The center is equipped with 3 types of laboratory for different containment: L1 laboratories, which are simple laboratories in a closed room; L2 laboratories maintained in depression and preceded by an overpressure lock for low risk of manipulation; L3 laboratory, preceded by a double lock and pressurized, but with equipment and a more secure mode of operation, in particular with absolute filtration of the exhaust air to the outside. L2 and L1 numbers are much larger and are geographically distributed throughout the center.
These laboratories are dedicated to a single purpose: continuous cell culture lines, primary cultures of human cells, primary culture of murine cells, metabolic labeling of cells, cultured murine stem cells, viral cultures or bacterial cultures.
The “L2 center” platform is responsible to provide the facilities and maintenance of premises and equipment therein, to ensure the compliance of such premises, to establish common procedural guides for handling and maintenance of equipment therein, all in close consultation with the management of the center.
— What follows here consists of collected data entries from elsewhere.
--- src/rtl/pipe_pkg.sv ---
// Shared pipeline constants: control-bundle bit positions, default widths, zero register.
package pipe_pkg;
    localparam int unsigned DATA_W         = 32;
    localparam int unsigned REG_AW         = 5;
    localparam int unsigned MEM_WRITE_BIT  = 0;
    localparam int unsigned MEM_READ_BIT   = 1;
    localparam int unsigned REG_WRITE_BIT  = 0;
    localparam int unsigned MEM_TO_REG_BIT = 1;
    localparam int unsigned ZERO_REG       = 0;
endpackage

--- src/rtl/sat_counter.sv ---
// Saturating up-counter with synchronous active-high reset.
module sat_counter #(
    parameter int unsigned CNT_W = 16
) (
    input  logic             clk,
    input  logic             reset,
    input  logic             inc,
    output logic [CNT_W-1:0] count
);
    always_ff @(posedge clk) begin
        if (reset)
            count <= '0;
        else if (inc && (count != {CNT_W{1'b1}}))
            count <= count + CNT_W'(1);
    end
endmodule

--- src/rtl/ex_mem_pipe.sv ---
// EX->MEM pipeline register with stall, flush, valid tracking and forwarding qualifier.
// Optional performance counters are built when EX_MEM_PERF_EN is defined.
module ex_mem_pipe #(
    parameter int unsigned DATA_W = pipe_pkg::DATA_W,
    parameter int unsigned REG_AW = pipe_pkg::REG_AW,
    parameter int unsigned MEM_CW = 2,
    parameter int unsigned WB_CW  = 2,
    parameter int unsigned CNT_W  = 16
) (
    input  logic              clk,
    input  logic              reset,
    input  logic              Stall_M,
    input  logic              Flush_M,
    input  logic              Valid_E,
    input  logic [MEM_CW-1:0] MEM_E,
    input  logic [WB_CW-1:0]  WB_E,
    input  logic [DATA_W-1:0] ALUOut_E,
    input  logic [DATA_W-1:0] WriteData_E,
    input  logic [REG_AW-1:0] WriteReg_E,
    output logic              Valid_M,
    output logic [MEM_CW-1:0] MEM_M,
    output logic [WB_CW-1:0]  WB_M,
    output logic [DATA_W-1:0] ALUOut_M,
    output logic [DATA_W-1:0] WriteData_M,
    output logic [REG_AW-1:0] WriteReg_M,
    output logic              FwdEn_M,
    output logic [CNT_W-1:0]  StallCnt,
    output logic [CNT_W-1:0]  BubbleCnt
);
    import pipe_pkg::*;

    // Priority: reset > flush > stall > load; invalid entries drop their control bits.
    always_ff @(posedge clk) begin
        if (reset || Flush_M) begin
            Valid_M     <= 1'b0;
            MEM_M       <= '0;
            WB_M        <= '0;
            ALUOut_M    <= '0;
            WriteData_M <= '0;
            WriteReg_M  <= '0;
        end else if (!Stall_M) begin
            Valid_M     <= Valid_E;
            MEM_M       <= Valid_E ? MEM_E : '0;
            WB_M        <= Valid_E ? WB_E  : '0;
            ALUOut_M    <= ALUOut_E;
            WriteData_M <= WriteData_E;
            WriteReg_M  <= WriteReg_E;
        end
    end

    assign FwdEn_M = Valid_M & WB_M[REG_WRITE_BIT] & (WriteReg_M != REG_AW'(ZERO_REG));

`ifdef EX_MEM_PERF_EN
    logic stall_inc;
    logic bubble_inc;

    assign stall_inc  = Stall_M & ~Flush_M;
    assign bubble_inc = Flush_M | (~Stall_M & ~Valid_E);

    sat_counter #(.CNT_W(CNT_W)) u_stall_cnt (
        .clk   (clk),
        .reset (reset),
        .inc   (stall_inc),
        .count (StallCnt)
    );

    sat_counter #(.CNT_W(CNT_W)) u_bubble_cnt (
        .clk   (clk),
        .reset (reset),
        .inc   (bubble_inc),
        .count (BubbleCnt)
    );
`else
    assign StallCnt  = '0;
    assign BubbleCnt = '0;
`endif
endmodule
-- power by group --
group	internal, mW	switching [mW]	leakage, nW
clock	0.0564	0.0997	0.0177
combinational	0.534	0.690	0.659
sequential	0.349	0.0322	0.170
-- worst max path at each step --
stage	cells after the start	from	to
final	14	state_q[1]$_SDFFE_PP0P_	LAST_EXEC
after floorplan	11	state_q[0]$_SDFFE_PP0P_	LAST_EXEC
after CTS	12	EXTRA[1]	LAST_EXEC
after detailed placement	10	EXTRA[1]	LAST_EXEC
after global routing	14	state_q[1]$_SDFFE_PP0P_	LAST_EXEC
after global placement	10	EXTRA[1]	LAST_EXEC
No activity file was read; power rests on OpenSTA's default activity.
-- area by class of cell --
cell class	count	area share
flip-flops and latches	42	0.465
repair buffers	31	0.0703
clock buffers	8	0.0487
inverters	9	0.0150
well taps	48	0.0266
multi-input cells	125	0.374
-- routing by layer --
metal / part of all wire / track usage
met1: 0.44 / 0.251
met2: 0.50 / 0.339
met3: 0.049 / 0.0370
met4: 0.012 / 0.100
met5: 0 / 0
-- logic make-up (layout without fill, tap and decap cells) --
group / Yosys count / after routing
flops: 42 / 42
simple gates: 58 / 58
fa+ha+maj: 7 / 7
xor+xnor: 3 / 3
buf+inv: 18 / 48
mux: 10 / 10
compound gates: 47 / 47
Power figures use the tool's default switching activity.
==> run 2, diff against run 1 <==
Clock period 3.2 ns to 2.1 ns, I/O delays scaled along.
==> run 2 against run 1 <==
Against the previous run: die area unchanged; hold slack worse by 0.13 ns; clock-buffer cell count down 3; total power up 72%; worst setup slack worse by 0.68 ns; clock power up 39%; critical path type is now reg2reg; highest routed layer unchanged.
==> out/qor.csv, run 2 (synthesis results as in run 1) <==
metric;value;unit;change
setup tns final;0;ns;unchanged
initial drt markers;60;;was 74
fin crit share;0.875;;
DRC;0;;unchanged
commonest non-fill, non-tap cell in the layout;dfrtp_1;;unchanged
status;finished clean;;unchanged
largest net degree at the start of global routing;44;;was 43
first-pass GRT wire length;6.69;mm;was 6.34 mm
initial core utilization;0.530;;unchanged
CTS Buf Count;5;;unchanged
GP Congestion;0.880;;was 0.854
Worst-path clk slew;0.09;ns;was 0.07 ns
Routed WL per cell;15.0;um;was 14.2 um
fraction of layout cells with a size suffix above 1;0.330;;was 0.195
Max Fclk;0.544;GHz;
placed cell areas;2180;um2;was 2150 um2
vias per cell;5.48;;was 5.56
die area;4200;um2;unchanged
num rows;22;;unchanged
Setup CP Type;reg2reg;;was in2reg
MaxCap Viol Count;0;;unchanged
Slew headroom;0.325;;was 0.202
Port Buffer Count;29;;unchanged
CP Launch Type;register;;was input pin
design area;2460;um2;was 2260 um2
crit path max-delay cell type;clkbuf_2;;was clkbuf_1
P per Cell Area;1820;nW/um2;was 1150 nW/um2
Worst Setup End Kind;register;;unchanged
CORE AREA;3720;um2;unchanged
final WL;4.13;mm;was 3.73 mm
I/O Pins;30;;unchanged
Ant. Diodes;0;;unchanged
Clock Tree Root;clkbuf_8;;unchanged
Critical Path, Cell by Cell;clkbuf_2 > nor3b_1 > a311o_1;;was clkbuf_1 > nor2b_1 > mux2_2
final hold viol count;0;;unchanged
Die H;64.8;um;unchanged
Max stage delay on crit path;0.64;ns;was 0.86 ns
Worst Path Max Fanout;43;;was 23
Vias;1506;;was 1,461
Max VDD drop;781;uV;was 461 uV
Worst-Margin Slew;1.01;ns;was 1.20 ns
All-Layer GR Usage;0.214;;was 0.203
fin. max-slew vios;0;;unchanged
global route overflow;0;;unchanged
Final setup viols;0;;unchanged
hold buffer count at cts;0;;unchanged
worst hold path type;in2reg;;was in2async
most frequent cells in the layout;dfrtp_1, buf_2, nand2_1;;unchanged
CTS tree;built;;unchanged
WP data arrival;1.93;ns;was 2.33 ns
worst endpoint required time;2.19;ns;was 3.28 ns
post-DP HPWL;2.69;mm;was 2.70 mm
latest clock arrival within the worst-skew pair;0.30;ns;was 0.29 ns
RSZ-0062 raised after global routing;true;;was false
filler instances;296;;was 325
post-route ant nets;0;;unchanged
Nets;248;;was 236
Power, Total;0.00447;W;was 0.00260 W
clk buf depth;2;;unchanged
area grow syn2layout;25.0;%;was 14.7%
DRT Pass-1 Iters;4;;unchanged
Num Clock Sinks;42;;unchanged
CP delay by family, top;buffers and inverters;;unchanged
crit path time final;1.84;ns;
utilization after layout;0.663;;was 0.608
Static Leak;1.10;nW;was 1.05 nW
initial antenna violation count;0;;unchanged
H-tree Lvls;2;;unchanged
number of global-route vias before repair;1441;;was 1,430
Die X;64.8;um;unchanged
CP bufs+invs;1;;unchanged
<file path="src/rtl/fpa_pkg.sv">
// fpa_pkg: shared types and constants for the floating-point adder arbiter.
//   fp32_t          - raw IEEE-754 single-precision bit pattern
//   fpa_tag_t       - {valid, id} tag that travels alongside an adder operation
//   FPA_DEFAULT_LAT - default adder latency (launch edge to capture edge)
package fpa_pkg;

  typedef logic [31:0] fp32_t;

  // Tag id is sized for the largest supported requester count (16);
  // the arbiter uses only the low $clog2(NUM_REQ) bits.
  localparam int FPA_ID_MAX_W    = 4;
  localparam int FPA_DEFAULT_LAT = 2;

  typedef struct packed {
    logic                    valid;
    logic [FPA_ID_MAX_W-1:0] id;
  } fpa_tag_t;

endpackage

</file>
<file path="src/rtl/fpa_rsp_fifo.sv">
// fpa_rsp_fifo: first-word fall-through result FIFO holding {id, data}.
// Ports:
//   clk, rst_n            clock, asynchronous active-low reset
//   push, push_id/data    write one entry (caller guarantees not full)
//   pop                   remove head entry; ignored while empty
//   empty, count          occupancy status
//   head_id, head_data    current head entry, forced to zero while empty
module fpa_rsp_fifo
  import fpa_pkg::*;
#(
  parameter  int DEPTH = 4,
  parameter  int ID_W  = 2,
  localparam int CNT_W = $clog2(DEPTH + 1),
  localparam int PTR_W = (DEPTH > 1) ? $clog2(DEPTH) : 1
) (
  input  logic             clk,
  input  logic             rst_n,
  input  logic             push,
  input  logic [ID_W-1:0]  push_id,
  input  logic [31:0]      push_data,
  input  logic             pop,
  output logic             empty,
  output logic [CNT_W-1:0] count,
  output logic [ID_W-1:0]  head_id,
  output logic [31:0]      head_data
);

  logic [ID_W-1:0]  id_mem   [DEPTH];
  fp32_t            data_mem [DEPTH];
  logic [PTR_W-1:0] wr_ptr_reg;
  logic [PTR_W-1:0] rd_ptr_reg;
  logic [CNT_W-1:0] count_reg;
  logic             do_pop;

  // Pointers wrap explicitly so non-power-of-two depths work.
  function automatic logic [PTR_W-1:0] ptr_inc(input logic [PTR_W-1:0] p);
    return (p == PTR_W'(DEPTH - 1)) ? '0 : p + PTR_W'(1);
  endfunction

  assign do_pop = pop && (count_reg != '0);

  // Storage needs no reset: entries are only visible through count_reg.
  always_ff @(posedge clk) begin
    if (push) begin
      id_mem[wr_ptr_reg]   <= push_id;
      data_mem[wr_ptr_reg] <= push_data;
    end
  end

  always_ff @(posedge clk or negedge rst_n) begin
    if (!rst_n) begin
      wr_ptr_reg <= '0;
      rd_ptr_reg <= '0;
      count_reg  <= '0;
    end else begin
      if (push)   wr_ptr_reg <= ptr_inc(wr_ptr_reg);
      if (do_pop) rd_ptr_reg <= ptr_inc(rd_ptr_reg);
      case ({push, do_pop})
        2'b10:   count_reg <= count_reg + CNT_W'(1);
        2'b01:   count_reg <= count_reg - CNT_W'(1);
        default: ;
      endcase
    end
  end

  assign empty     = (count_reg == '0);
  assign count     = count_reg;
  // Zero the head while empty so the response port reads 0 after reset.
  assign head_id   = empty ? '0 : id_mem[rd_ptr_reg];
  assign head_data = empty ? '0 : data_mem[rd_ptr_reg];

endmodule

</file>
<file path="src/rtl/fpa_arbiter.sv">
// fpa_arbiter: shares one fixed-latency floating-point adder among NUM_REQ
// requesters with round-robin arbitration, an id tag pipeline matching the
// adder latency, and a credit-protected result FIFO.
// Ports:
//   clk, rst_n            clock, asynchronous active-low reset
//   req_valid/req_ready   per-requester handshake (req_ready one-hot or zero)
//   req_a, req_b          per-requester operands, packed NUM_REQ x 32
//   fpa_a, fpa_b          registered operands to the adder
//   fpa_out               adder result, valid ADDER_LAT edges after launch
//   rsp_valid/rsp_ready   shared response handshake
//   rsp_id, rsp_data      issuing requester and raw sum bits
module fpa_arbiter
  import fpa_pkg::*;
#(
  parameter  int NUM_REQ    = 4,
  parameter  int ADDER_LAT  = FPA_DEFAULT_LAT,
  parameter  int FIFO_DEPTH = 4,
  localparam int ID_W       = $clog2(NUM_REQ)
) (
  input  logic                 clk,
  input  logic                 rst_n,
  input  logic [NUM_REQ-1:0]   req_valid,
  output logic [NUM_REQ-1:0]   req_ready,
  input  logic [NUM_REQ*32-1:0] req_a,
  input  logic [NUM_REQ*32-1:0] req_b,
  output logic [31:0]          fpa_a,
  output logic [31:0]          fpa_b,
  input  logic [31:0]          fpa_out,
  output logic                 rsp_valid,
  input  logic                 rsp_ready,
  output logic [ID_W-1:0]      rsp_id,
  output logic [31:0]          rsp_data
);

  localparam int CNT_W = $clog2(FIFO_DEPTH + 1);
  localparam int INF_W = $clog2(ADDER_LAT + 1);

  fp32_t            req_a_arr [NUM_REQ];
  fp32_t            req_b_arr [NUM_REQ];
  fpa_tag_t         tag_reg   [ADDER_LAT];
  logic [ID_W-1:0]  rr_ptr_reg;
  logic [INF_W-1:0] inflight_reg;
  logic [CNT_W-1:0] fifo_count;
  logic             fifo_push;
  logic             fifo_pop;
  logic             fifo_empty;
  logic             has_credit;
  logic             found;
  logic [ID_W-1:0]  grant_id;
  logic [ID_W:0]    probe;
  logic             issue;

  for (genvar gi = 0; gi < NUM_REQ; gi++) begin : g_unpack
    assign req_a_arr[gi] = req_a[gi*32 +: 32];
    assign req_b_arr[gi] = req_b[gi*32 +: 32];
  end

  function automatic logic [ID_W-1:0] wrap_inc(input logic [ID_W-1:0] v);
    return (v == ID_W'(NUM_REQ - 1)) ? '0 : v + ID_W'(1);
  endfunction

  // Round-robin search: first valid request at or after rr_ptr.
  always_comb begin
    found    = 1'b0;
    grant_id = '0;
    probe    = '0;
    for (int k = 0; k < NUM_REQ; k++) begin
      probe = {1'b0, rr_ptr_reg} + (ID_W+1)'(k);
      if (probe >= (ID_W+1)'(NUM_REQ)) probe = probe - (ID_W+1)'(NUM_REQ);
      if (!found && req_valid[probe[ID_W-1:0]]) begin
        found    = 1'b1;
        grant_id = probe[ID_W-1:0];
      end
    end
  end

  // Every launched-but-uncaptured op and every queued result holds one
  // FIFO slot, so a push can never land on a full FIFO.
  assign has_credit = (32'(fifo_count) + 32'(inflight_reg)) < 32'(FIFO_DEPTH);
  // rst_n gates the grant so req_ready reads 0 throughout reset.
  assign issue      = rst_n && found && has_credit;

  always_comb begin
    req_ready = '0;
    if (issue) req_ready[grant_id] = 1'b1;
  end

  assign fifo_push = tag_reg[ADDER_LAT-1].valid;
  assign fifo_pop  = rsp_valid && rsp_ready;

  always_ff @(posedge clk or negedge rst_n) begin
    if (!rst_n) begin
      fpa_a        <= '0;
      fpa_b        <= '0;
      rr_ptr_reg   <= '0;
      inflight_reg <= '0;
    end else begin
      if (issue) begin
        fpa_a      <= req_a_arr[grant_id];
        fpa_b      <= req_b_arr[grant_id];
        rr_ptr_reg <= wrap_inc(grant_id);
      end
      case ({issue, fifo_push})
        2'b10:   inflight_reg <= inflight_reg + INF_W'(1);
        2'b01:   inflight_reg <= inflight_reg - INF_W'(1);
        default: ;
      endcase
    end
  end

  // Tag pipeline: stage 0 marks a launch, last stage lines up with fpa_out.
  always_ff @(posedge clk or negedge rst_n) begin
    if (!rst_n) begin
      for (int s = 0; s < ADDER_LAT; s++) tag_reg[s] <= '0;
    end else begin
      tag_reg[0].valid <= issue;
      tag_reg[0].id    <= FPA_ID_MAX_W'(grant_id);
      for (int s = 1; s < ADDER_LAT; s++) tag_reg[s] <= tag_reg[s-1];
    end
  end

  fpa_rsp_fifo #(
    .DEPTH (FIFO_DEPTH),
    .ID_W  (ID_W)
  ) u_fifo (
    .clk       (clk),
    .rst_n     (rst_n),
    .push      (fifo_push),
    .push_id   (tag_reg[ADDER_LAT-1].id[ID_W-1:0]),
    .push_data (fpa_out),
    .pop       (fifo_pop),
    .empty     (fifo_empty),
    .count     (fifo_count),
    .head_id   (rsp_id),
    .head_data (rsp_data)
  );

  assign rsp_valid = !fifo_empty;

endmodule
</file>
A complete electrophysiology setup associated with this technique.
Fluorescence microscopy and CID for the patch-clamp
Head: Sandrine HUMEZ
The objective is to be able to view under a microscope individual neurons in a slice of maintained brain tissue, mainly to perform patch clamp recordings with direct control, but also to achieve neuroanatomical investigations within the slice.
The equipment consists of a Leica DM LFSA microscope to observe the slice or by fluorescence or by differential interference contrast (DIC). Fluorescence allows mainly locate neurons expressing the green fluorescent protein, from transgenic animals. Observation in CID requires an infrared illumination because of the thickness of the slice (120-400 microns). This allows to determine the relief of individual neurons and finely approach the patch-clamp pipettes or various microelectrodes. It’s easy to switch from one observation mode to another.
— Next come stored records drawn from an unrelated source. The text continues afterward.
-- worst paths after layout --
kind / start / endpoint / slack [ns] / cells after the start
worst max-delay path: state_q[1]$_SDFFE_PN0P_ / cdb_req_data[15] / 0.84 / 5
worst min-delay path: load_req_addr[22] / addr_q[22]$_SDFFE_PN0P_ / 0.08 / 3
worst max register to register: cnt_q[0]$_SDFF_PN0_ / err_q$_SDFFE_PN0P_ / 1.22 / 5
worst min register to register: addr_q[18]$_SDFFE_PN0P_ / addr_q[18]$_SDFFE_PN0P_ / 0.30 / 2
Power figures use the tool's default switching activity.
==> src/rtl/iob_ram_tdp_be_ctrl.sv <==
// Single-clock true dual-port RAM with byte enables, 1/2-cycle read latency,
// sticky cross-port write-collision flag and an optional zero-fill engine (IOB_RAM_TDP_BE_CTRL_CLEAR_EN).
module iob_ram_tdp_be_ctrl #(
  parameter int DATA_W   = 32,
  parameter int ADDR_W   = 4,
  parameter int READ_LAT = 1
) (
  input  logic                clk_i,
  input  logic                arst_n_i,
  input  logic                enA_i,
  input  logic [DATA_W/8-1:0] weA_i,
  input  logic [ADDR_W-1:0]   addrA_i,
  input  logic [DATA_W-1:0]   dA_i,
  output logic [DATA_W-1:0]   dA_o,
  output logic                rvalidA_o,
  input  logic                enB_i,
  input  logic [DATA_W/8-1:0] weB_i,
  input  logic [ADDR_W-1:0]   addrB_i,
  input  logic [DATA_W-1:0]   dB_i,
  output logic [DATA_W-1:0]   dB_o,
  output logic                rvalidB_o,
  input  logic                clear_i,
  output logic                busy_o,
  output logic                coll_o,
  input  logic                coll_clr_i
);

  localparam int NB    = DATA_W / 8;
  localparam int DEPTH = 2 ** ADDR_W;

  logic [DATA_W-1:0] mem [DEPTH];

  logic              busy;
  logic              clr_we;
  logic [ADDR_W-1:0] clr_addr;

`ifdef IOB_RAM_TDP_BE_CTRL_CLEAR_EN
  // state  | meaning
  // IDLE   | ports serviced, waiting for clear_i
  // CLEAR  | writing zero to mem[cnt], ports ignored
  typedef enum logic {ST_IDLE, ST_CLEAR} state_t;
  state_t            state;
  logic [ADDR_W-1:0] cnt;

  always_ff @(posedge clk_i or negedge arst_n_i) begin
    if (!arst_n_i) begin
      state <= ST_CLEAR;
      cnt   <= '0;
      busy  <= 1'b1;
    end else begin
      case (state)
        ST_IDLE: begin
          cnt <= '0;
          if (clear_i) begin
            state <= ST_CLEAR;
            busy  <= 1'b1;
          end
        end
        ST_CLEAR: begin
          cnt <= cnt + ADDR_W'(1);
          if (cnt == {ADDR_W{1'b1}}) begin
            state <= ST_IDLE;
            busy  <= 1'b0;
          end
        end
        default: begin
          state <= ST_IDLE;
          busy  <= 1'b0;
        end
      endcase
    end
  end

  assign clr_we   = (state == ST_CLEAR);
  assign clr_addr = cnt;
`else
  logic unused_clear;
  assign unused_clear = clear_i;
  assign busy         = 1'b0;
  assign clr_we       = 1'b0;
  assign clr_addr     = '0;
`endif

  assign busy_o = busy;

  logic          acc_a, acc_b, rd_a, rd_b;
  logic [NB-1:0] we_a, we_b;

  assign acc_a = enA_i & ~busy;
  assign acc_b = enB_i & ~busy;
  assign we_a  = acc_a ? weA_i : '0;
  assign we_b  = acc_b ? weB_i : '0;
  assign rd_a  = acc_a & (weA_i == '0);
  assign rd_b  = acc_b & (weB_i == '0);

  // Port A is written last so it owns any byte both ports enable.
  always_ff @(posedge clk_i) begin
    if (clr_we) mem[clr_addr] <= '0;
    for (int k = 0; k < NB; k++) begin
      if (we_b[k]) mem[addrB_i][k*8 +: 8] <= dB_i[k*8 +: 8];
    end
    for (int k = 0; k < NB; k++) begin
      if (we_a[k]) mem[addrA_i][k*8 +: 8] <= dA_i[k*8 +: 8];
    end
  end

  logic [DATA_W-1:0] q1_a, q1_b;
  logic              v1_a, v1_b;

  always_ff @(posedge clk_i or negedge arst_n_i) begin
    if (!arst_n_i) begin
      q1_a <= '0;
      q1_b <= '0;
      v1_a <= 1'b0;
      v1_b <= 1'b0;
    end else begin
      v1_a <= rd_a;
      v1_b <= rd_b;
      if (rd_a) q1_a <= mem[addrA_i];
      if (rd_b) q1_b <= mem[addrB_i];
    end
  end

  generate
    if (READ_LAT == 2) begin : g_lat2
      logic [DATA_W-1:0] q2_a, q2_b;
      logic              v2_a, v2_b;

      always_ff @(posedge clk_i or negedge arst_n_i) begin
        if (!arst_n_i) begin
          q2_a <= '0;
          q2_b <= '0;
          v2_a <= 1'b0;
          v2_b <= 1'b0;
        end else begin
          v2_a <= v1_a;
          v2_b <= v1_b;
          if (v1_a) q2_a <= q1_a;
          if (v1_b) q2_b <= q1_b;
        end
      end

      assign dA_o      = q2_a;
      assign dB_o      = q2_b;
      assign rvalidA_o = v2_a;
      assign rvalidB_o = v2_b;
    end else begin : g_lat1
      assign dA_o      = q1_a;
      assign dB_o      = q1_b;
      assign rvalidA_o = v1_a;
      assign rvalidB_o = v1_b;
    end
  endgenerate

  always_ff @(posedge clk_i or negedge arst_n_i) begin
    if (!arst_n_i) begin
      coll_o <= 1'b0;
    end else if ((addrA_i == addrB_i) && ((we_a & we_b) != '0)) begin
      coll_o <= 1'b1;
    end else if (coll_clr_i) begin
      coll_o <= 1'b0;
    end
  end

endmodule
--- src/rtl/rom_burst_reader.sv ---
// Parametrised ROM with a burst read engine.
// Ports: clk, rst (sync, active-high); req_valid/req_ready with req_addr,
// req_len (beats-1), req_wrap; rd_valid/rd_ready with rd_data, rd_addr, rd_last.
module rom_burst_reader #(
    parameter int    DATA_W    = 16,
    parameter int    ADDR_W    = 4,
    parameter int    LEN_W     = 4,
    parameter string INIT_FILE = ""
) (
    input  logic              clk,
    input  logic              rst,
    input  logic              req_valid,
    output logic              req_ready,
    input  logic [ADDR_W-1:0] req_addr,
    input  logic [LEN_W-1:0]  req_len,
    input  logic              req_wrap,
    output logic              rd_valid,
    input  logic              rd_ready,
    output logic [DATA_W-1:0] rd_data,
    output logic [ADDR_W-1:0] rd_addr,
    output logic              rd_last
);

    localparam int DEPTH = 1 << ADDR_W;

    typedef enum logic {
        IDLE,
        BURST
    } state_t;

    logic [DATA_W-1:0] mem [DEPTH];

    // Default image: the address bits repeated across the word.
    function automatic logic [DATA_W-1:0] default_word(input int unsigned a);
        logic [DATA_W-1:0] w;
        logic [ADDR_W-1:0] ab;
        ab = ADDR_W'(a);
        for (int i = 0; i < DATA_W; i++) begin
            w[i] = ab[i % ADDR_W];
        end
        return w;
    endfunction

    generate
        for (genvar a = 0; a < DEPTH; a++) begin : g_word
            assign mem[a] = default_word(a);
        end
    endgenerate

    state_t            state;
    state_t            next_state;
    logic [ADDR_W-1:0] ptr;
    logic [ADDR_W-1:0] next_ptr;
    logic [LEN_W-1:0]  remaining;
    logic [LEN_W-1:0]  next_remaining;
    logic [ADDR_W-1:0] wrap_mask;
    logic [ADDR_W-1:0] next_wrap_mask;
    logic [ADDR_W-1:0] accept_mask;
    logic [ADDR_W-1:0] ptr_step;
    logic [LEN_W:0]    len_plus1;
    logic              len_pow2;
    logic              advance;
    logic              accept;
    logic              load;
    logic              drop;

    assign req_ready = (state == IDLE) && !rst;
    assign accept    = req_valid && req_ready;
    assign advance   = !rd_valid || rd_ready;

    // Burst of len+1 beats wraps only when that count is a power of two.
    assign len_plus1   = {1'b0, req_len} + (LEN_W + 1)'(1);
    assign len_pow2    = (len_plus1 & {1'b0, req_len}) == '0;
    assign accept_mask = (req_wrap && len_pow2) ? ADDR_W'(req_len) : '0;

    // Low bits under the mask count modulo the block; upper bits stay put.
    assign ptr_step = (wrap_mask != '0)
                    ? ((ptr & ~wrap_mask) | ((ptr + ADDR_W'(1)) & wrap_mask))
                    : ptr + ADDR_W'(1);

    always_comb begin
        next_state     = state;
        next_ptr       = ptr;
        next_remaining = remaining;
        next_wrap_mask = wrap_mask;
        load           = 1'b0;
        drop           = 1'b0;
        unique case (state)
            IDLE: begin
                drop = advance;
                if (accept) begin
                    next_state     = BURST;
                    next_ptr       = req_addr;
                    next_remaining = req_len;
                    next_wrap_mask = accept_mask;
                end
            end
            BURST: begin
                if (advance) begin
                    load = 1'b1;
                    if (remaining == '0) begin
                        next_state = IDLE;
                    end else begin
                        next_remaining = remaining - LEN_W'(1);
                        next_ptr       = ptr_step;
                    end
                end
            end
        endcase
    end

    always_ff @(posedge clk) begin
        if (rst) begin
            state     <= IDLE;
            ptr       <= '0;
            remaining <= '0;
            wrap_mask <= '0;
            rd_valid  <= 1'b0;
            rd_last   <= 1'b0;
            rd_data   <= '0;
            rd_addr   <= '0;
        end else begin
            state     <= next_state;
            ptr       <= next_ptr;
            remaining <= next_remaining;
            wrap_mask <= next_wrap_mask;
            if (load) begin
                rd_data  <= mem[ptr];
                rd_addr  <= ptr;
                rd_valid <= 1'b1;
                rd_last  <= (remaining == '0);
            end else if (drop) begin
                rd_valid <= 1'b0;
                rd_last  <= 1'b0;
            end
        end
    end

endmodule
**config.mk**
```make
export PLATFORM = sky130hd
export DESIGN_NAME = code_readback
export DESIGN_NICKNAME = d
export VERILOG_FILES = /design/src/rtl/code_readback.sv
export SDC_FILE = /design/constraint.sdc
export NUM_CORES = 1
export LEC_CHECK = 0
export BUFFER_PORTS_ARGS = -buffer_cell sky130_fd_sc_hd__buf_2
export CAP_MARGIN = 20
export CELL_PAD_IN_SITES_DETAIL_PLACEMENT = 1
export CELL_PAD_IN_SITES_GLOBAL_PLACEMENT = 1
export CORE_UTILIZATION = 40
export CTS_CLUSTER_DIAMETER = 120
export CTS_CLUSTER_SIZE = 16
export DETAILED_ROUTE_END_ITERATION = 16
export PLACE_DENSITY = 0.91
export SYNTH_ARGS = -nofsm -noshare
export SYNTH_HDL_FRONTEND = slang
export SYNTH_SLANG_ARGS = --single-unit
export TNS_END_PERCENT = 5
```
**constraint.sdc**
```tcl
create_clock -name mclk -period 2.8 [get_ports mclk]
set_input_delay 0.14 -clock mclk [delete_from_list [all_inputs] [get_ports mclk]]
set_output_delay 0.14 -clock mclk [all_outputs]
set_load 0.03 [all_outputs]
```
The image is captured by a camera and can be observed on a computer screen after being processed by the image processing software Leica FW 4000.
Slices are maintained in survival in a perfusion chamber (Warner) under the immersion objectives water microscope.The perfusion chamber is placed on a fixed stage (Gibraltar) which supports micromanipulators used to guide the pipettes in the slice.